Task item
Work out the count of lines in the entries below that include "accept", and write only that count.

Given data
==> src/sv/pn9_whiten_conv_fec_interleave_tx_macros.svh <==
// assertion macros for the transmit encoder's output buffer
`ifndef PN9_WHITEN_CONV_FEC_INTERLEAVE_TX_MACROS_SVH
`define PN9_WHITEN_CONV_FEC_INTERLEAVE_TX_MACROS_SVH

// property that must hold at every rising clock edge outside reset
`define PWCFI_ASSERT(lbl, clk, rst, prop) \
  lbl: assert property (@(posedge clk) disable iff (rst) (prop)) \
    else $error("pwcfi: check failed");

// condition in one cycle implies a consequence in the next
`define PWCFI_ASSERT_NEXT(lbl, clk, rst, ante, cons) \
  lbl: assert property (@(posedge clk) disable iff (rst) (ante) |=> (cons)) \
    else $error("pwcfi: next-cycle check failed");

`endif

==> src/sv/pwcfi_pkg.sv <==
`default_nettype none
package pwcfi_pkg;

  // pn9 start value and trellis terminator byte
  localparam logic [8:0] LFSR_INIT  = 9'h1FF;
  localparam logic [7:0] TERMINATOR = 8'h0B;
  localparam logic [2:0] TERM_HIST  = TERMINATOR[2:0];

  // valid byte counts of a result item
  localparam logic [2:0] COUNT_PLAIN = 3'd1;
  localparam logic [2:0] COUNT_CODED = 3'd4;

  // output buffer depth
  localparam int unsigned OBUF_DEPTH = 2;

  // 2-bit symbol for each 4-bit window of history and data
  localparam logic [1:0] SYM_TABLE [16] = '{
    2'd0, 2'd3, 2'd1, 2'd2, 2'd3, 2'd0, 2'd2, 2'd1,
    2'd3, 2'd0, 2'd2, 2'd1, 2'd0, 2'd3, 2'd1, 2'd2
  };

  typedef struct packed {
    logic [7:0] data_byte;
    logic       first_of_frame;
    logic       last_of_frame;
  } in_item_t;

  typedef struct packed {
    logic [31:0] out_word;
    logic [2:0]  out_count;
    logic        out_last;
  } out_item_t;

  // encoder state carried from byte to byte
  typedef struct packed {
    logic [8:0]  lfsr;
    logic [2:0]  hist;
    logic [15:0] held;
    logic        phase;
  } coder_state_t;

  // results of one byte: count and up to two items
  typedef struct packed {
    logic [1:0] nres;
    out_item_t  r0;
    out_item_t  r1;
  } enc_res_t;

  // pn9 advance by eight steps, four at a time
  function automatic logic [8:0] lfsr_advance(input logic [8:0] r_in);
    logic [8:0] r;
    logic [8:0] fb;
    r = r_in;
    for (int n = 0; n < 2; n++) begin
      fb = ((r << 5) ^ r) & 9'h1E0;
      r  = (r >> 4) | fb;
    end
    return r;
  endfunction

  // rate one half code of one byte, msb first
  function automatic logic [15:0] code_byte(input logic [2:0] hist, input logic [7:0] v);
    logic [10:0] x;
    logic [15:0] acc;
    x   = {hist, v};
    acc = '0;
    for (int n = 0; n < 8; n++) begin
      acc[15 - 2*n -: 2] = SYM_TABLE[x[10 - n -: 4]];
    end
    return acc;
  endfunction

  // four coded bytes into one word, 2-bit groups
  function automatic logic [31:0] interleave(input logic [15:0] first,
                                             input logic [15:0] second);
    logic [7:0]  c [4];
    logic [31:0] w;
    c[0] = first[15:8];
    c[1] = first[7:0];
    c[2] = second[15:8];
    c[3] = second[7:0];
    w    = '0;
    for (int g = 0; g < 4; g++) begin
      for (int k = 0; k < 4; k++) begin
        w[31 - 2*(4*g + k) -: 2] = c[3 - k][2*g +: 2];
      end
    end
    return w;
  endfunction

endpackage
`default_nettype wire

==> src/sv/pwcfi_encode.sv <==
`default_nettype none
module pwcfi_encode
  import pwcfi_pkg::*;
(
  input  wire logic         fec_enable,
  input  wire in_item_t     item,
  input  wire coder_state_t state,
  output coder_state_t      state_next,
  output enc_res_t          res
);

  coder_state_t s;
  logic [7:0]   w;
  logic [15:0]  cw;
  logic [15:0]  ct1;
  logic [15:0]  ct2;

  // frame start clears state ahead of this byte
  always_comb begin
    if (item.first_of_frame) begin
      s.lfsr  = LFSR_INIT;
      s.hist  = '0;
      s.held  = '0;
      s.phase = 1'b0;
    end else begin
      s = state;
    end
  end

  // whitening and the three coder passes
  assign w   = item.data_byte ^ s.lfsr[7:0];
  assign cw  = code_byte(s.hist, w);
  assign ct1 = code_byte(w[2:0], TERMINATOR);
  assign ct2 = code_byte(TERM_HIST, TERMINATOR);

  // result items and next state
  always_comb begin
    state_next      = s;
    state_next.lfsr = lfsr_advance(s.lfsr);
    res.nres        = 2'd0;
    res.r0          = '0;
    res.r1          = '0;
    res.r0.out_count = COUNT_CODED;
    res.r1.out_count = COUNT_CODED;
    if (!fec_enable) begin
      res.nres         = 2'd1;
      res.r0.out_word  = {24'd0, w};
      res.r0.out_count = COUNT_PLAIN;
      res.r0.out_last  = item.last_of_frame;
    end else if (!item.last_of_frame) begin
      state_next.hist = w[2:0];
      if (!s.phase) begin
        state_next.held  = cw;
        state_next.phase = 1'b1;
      end else begin
        res.nres         = 2'd1;
        res.r0.out_word  = interleave(s.held, cw);
        state_next.phase = 1'b0;
      end
    end else begin
      state_next.hist  = TERM_HIST;
      state_next.phase = 1'b0;
      if (!s.phase) begin
        // single terminator closes the pair
        res.nres        = 2'd1;
        res.r0.out_word = interleave(cw, ct1);
        res.r0.out_last = 1'b1;
        state_next.held = cw;
      end else begin
        // pair completes, two terminators follow
        res.nres        = 2'd2;
        res.r0.out_word = interleave(s.held, cw);
        res.r1.out_word = interleave(ct1, ct2);
        res.r1.out_last = 1'b1;
        state_next.held = ct1;
      end
    end
  end

endmodule
`default_nettype wire

==> src/sv/pwcfi_outbuf.sv <==
`default_nettype none
`include "pn9_whiten_conv_fec_interleave_tx_macros.svh"
module pwcfi_outbuf
  import pwcfi_pkg::*;
(
  input  wire logic     clk,
  input  wire logic     rst,
  input  wire enc_res_t push,
  output logic [1:0]    space,
  output logic          word_valid,
  input  wire logic     word_stall,
  output out_item_t     word_item
);

  localparam logic [1:0] DEPTH = 2'(OBUF_DEPTH);

  out_item_t  q0;
  out_item_t  q1;
  out_item_t  q0_next;
  out_item_t  q1_next;
  out_item_t  e0;
  out_item_t  e1;
  logic [1:0] cnt;
  logic [1:0] cnt_next;
  logic [1:0] n;
  logic       pop;

  assign word_valid = (cnt != 2'd0);
  assign word_item  = q0;
  assign pop        = word_valid && !word_stall;
  assign space      = DEPTH - cnt + {1'b0, pop};

  // shift out the taken item, then append new ones
  always_comb begin
    if (pop) begin
      e0 = q1;
      e1 = q1;
      n  = cnt - 2'd1;
    end else begin
      e0 = q0;
      e1 = q1;
      n  = cnt;
    end
    q0_next  = (n == 2'd0) ? push.r0 : e0;
    q1_next  = (n == 2'd0) ? push.r1 : ((n == 2'd1) ? push.r0 : e1);
    cnt_next = n + push.nres;
  end

  // fill count
  always_ff @(posedge clk) begin
    if (rst) begin
      cnt <= '0;
    end else begin
      cnt <= cnt_next;
    end
  end

  // payload slots
  always_ff @(posedge clk) begin
    q0 <= q0_next;
    q1 <= q1_next;
  end

  `PWCFI_ASSERT(a_push_fits, clk, rst, push.nres <= space)
  `PWCFI_ASSERT_NEXT(a_full_holds, clk, rst, (cnt == DEPTH) && !pop, cnt == DEPTH)
  `PWCFI_ASSERT_NEXT(a_pop_drains, clk, rst, pop && (push.nres == 2'd0), cnt == $past(cnt) - 2'd1)

endmodule
`default_nettype wire

==> src/sv/pn9_whiten_conv_fec_interleave_tx.sv <==
// path: a byte waits in the input register until the output buffer has room for its
//   result items, which are then registered in the buffer and leave from its head slot
// throughput: one byte per cycle while the buffer has room; a coded last byte completing
//   a pair yields two words, which the two-entry buffer drains one per unstalled cycle
// reset (synchronous, active high): whitening only, pn9 register 0x1FF, coder history and
//   pair phase cleared, input register and output buffer empty
`default_nettype none
module pn9_whiten_conv_fec_interleave_tx
  import pwcfi_pkg::*;
(
  input  wire logic      clk,
  input  wire logic      rst,
  input  wire logic      cfg_valid,
  output logic           cfg_ready,
  input  wire logic      cfg_data,
  input  wire logic      byte_valid,
  output logic           byte_stall,
  input  wire in_item_t  byte_item,
  output logic           word_valid,
  input  wire logic      word_stall,
  output out_item_t      word_item
);

  logic         fec_enable;
  logic         in_full;
  in_item_t     in_reg;
  coder_state_t state;
  coder_state_t state_next;
  enc_res_t     enc_res;
  enc_res_t     push;
  logic [1:0]   space;
  logic         proc;
  logic         accept;

  // configuration register
  assign cfg_ready = 1'b1;
  always_ff @(posedge clk) begin
    if (rst) begin
      fec_enable <= 1'b0;
    end else if (cfg_valid && cfg_ready) begin
      fec_enable <= cfg_data;
    end
  end

  // input register handshake
  assign proc       = in_full && (enc_res.nres <= space);
  assign byte_stall = in_full && !proc;
  assign accept     = byte_valid && !byte_stall;

  always_ff @(posedge clk) begin
    if (rst) begin
      in_full <= 1'b0;
    end else if (accept) begin
      in_full <= 1'b1;
    end else if (proc) begin
      in_full <= 1'b0;
    end
  end

  always_ff @(posedge clk) begin
    if (accept) begin
      in_reg <= byte_item;
    end
  end

  // encoder state
  always_ff @(posedge clk) begin
    if (rst) begin
      state.lfsr  <= LFSR_INIT;
      state.hist  <= '0;
      state.held  <= '0;
      state.phase <= 1'b0;
    end else if (proc) begin
      state <= state_next;
    end
  end

  pwcfi_encode u_encode (
    .fec_enable (fec_enable),
    .item       (in_reg),
    .state      (state),
    .state_next (state_next),
    .res        (enc_res)
  );

  // only a processed byte pushes results
  always_comb begin
    push      = enc_res;
    push.nres = proc ? enc_res.nres : 2'd0;
  end

  pwcfi_outbuf u_outbuf (
    .clk        (clk),
    .rst        (rst),
    .push       (push),
    .space      (space),
    .word_valid (word_valid),
    .word_stall (word_stall),
    .word_item  (word_item)
  );

endmodule
`default_nettype wire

The completed task
4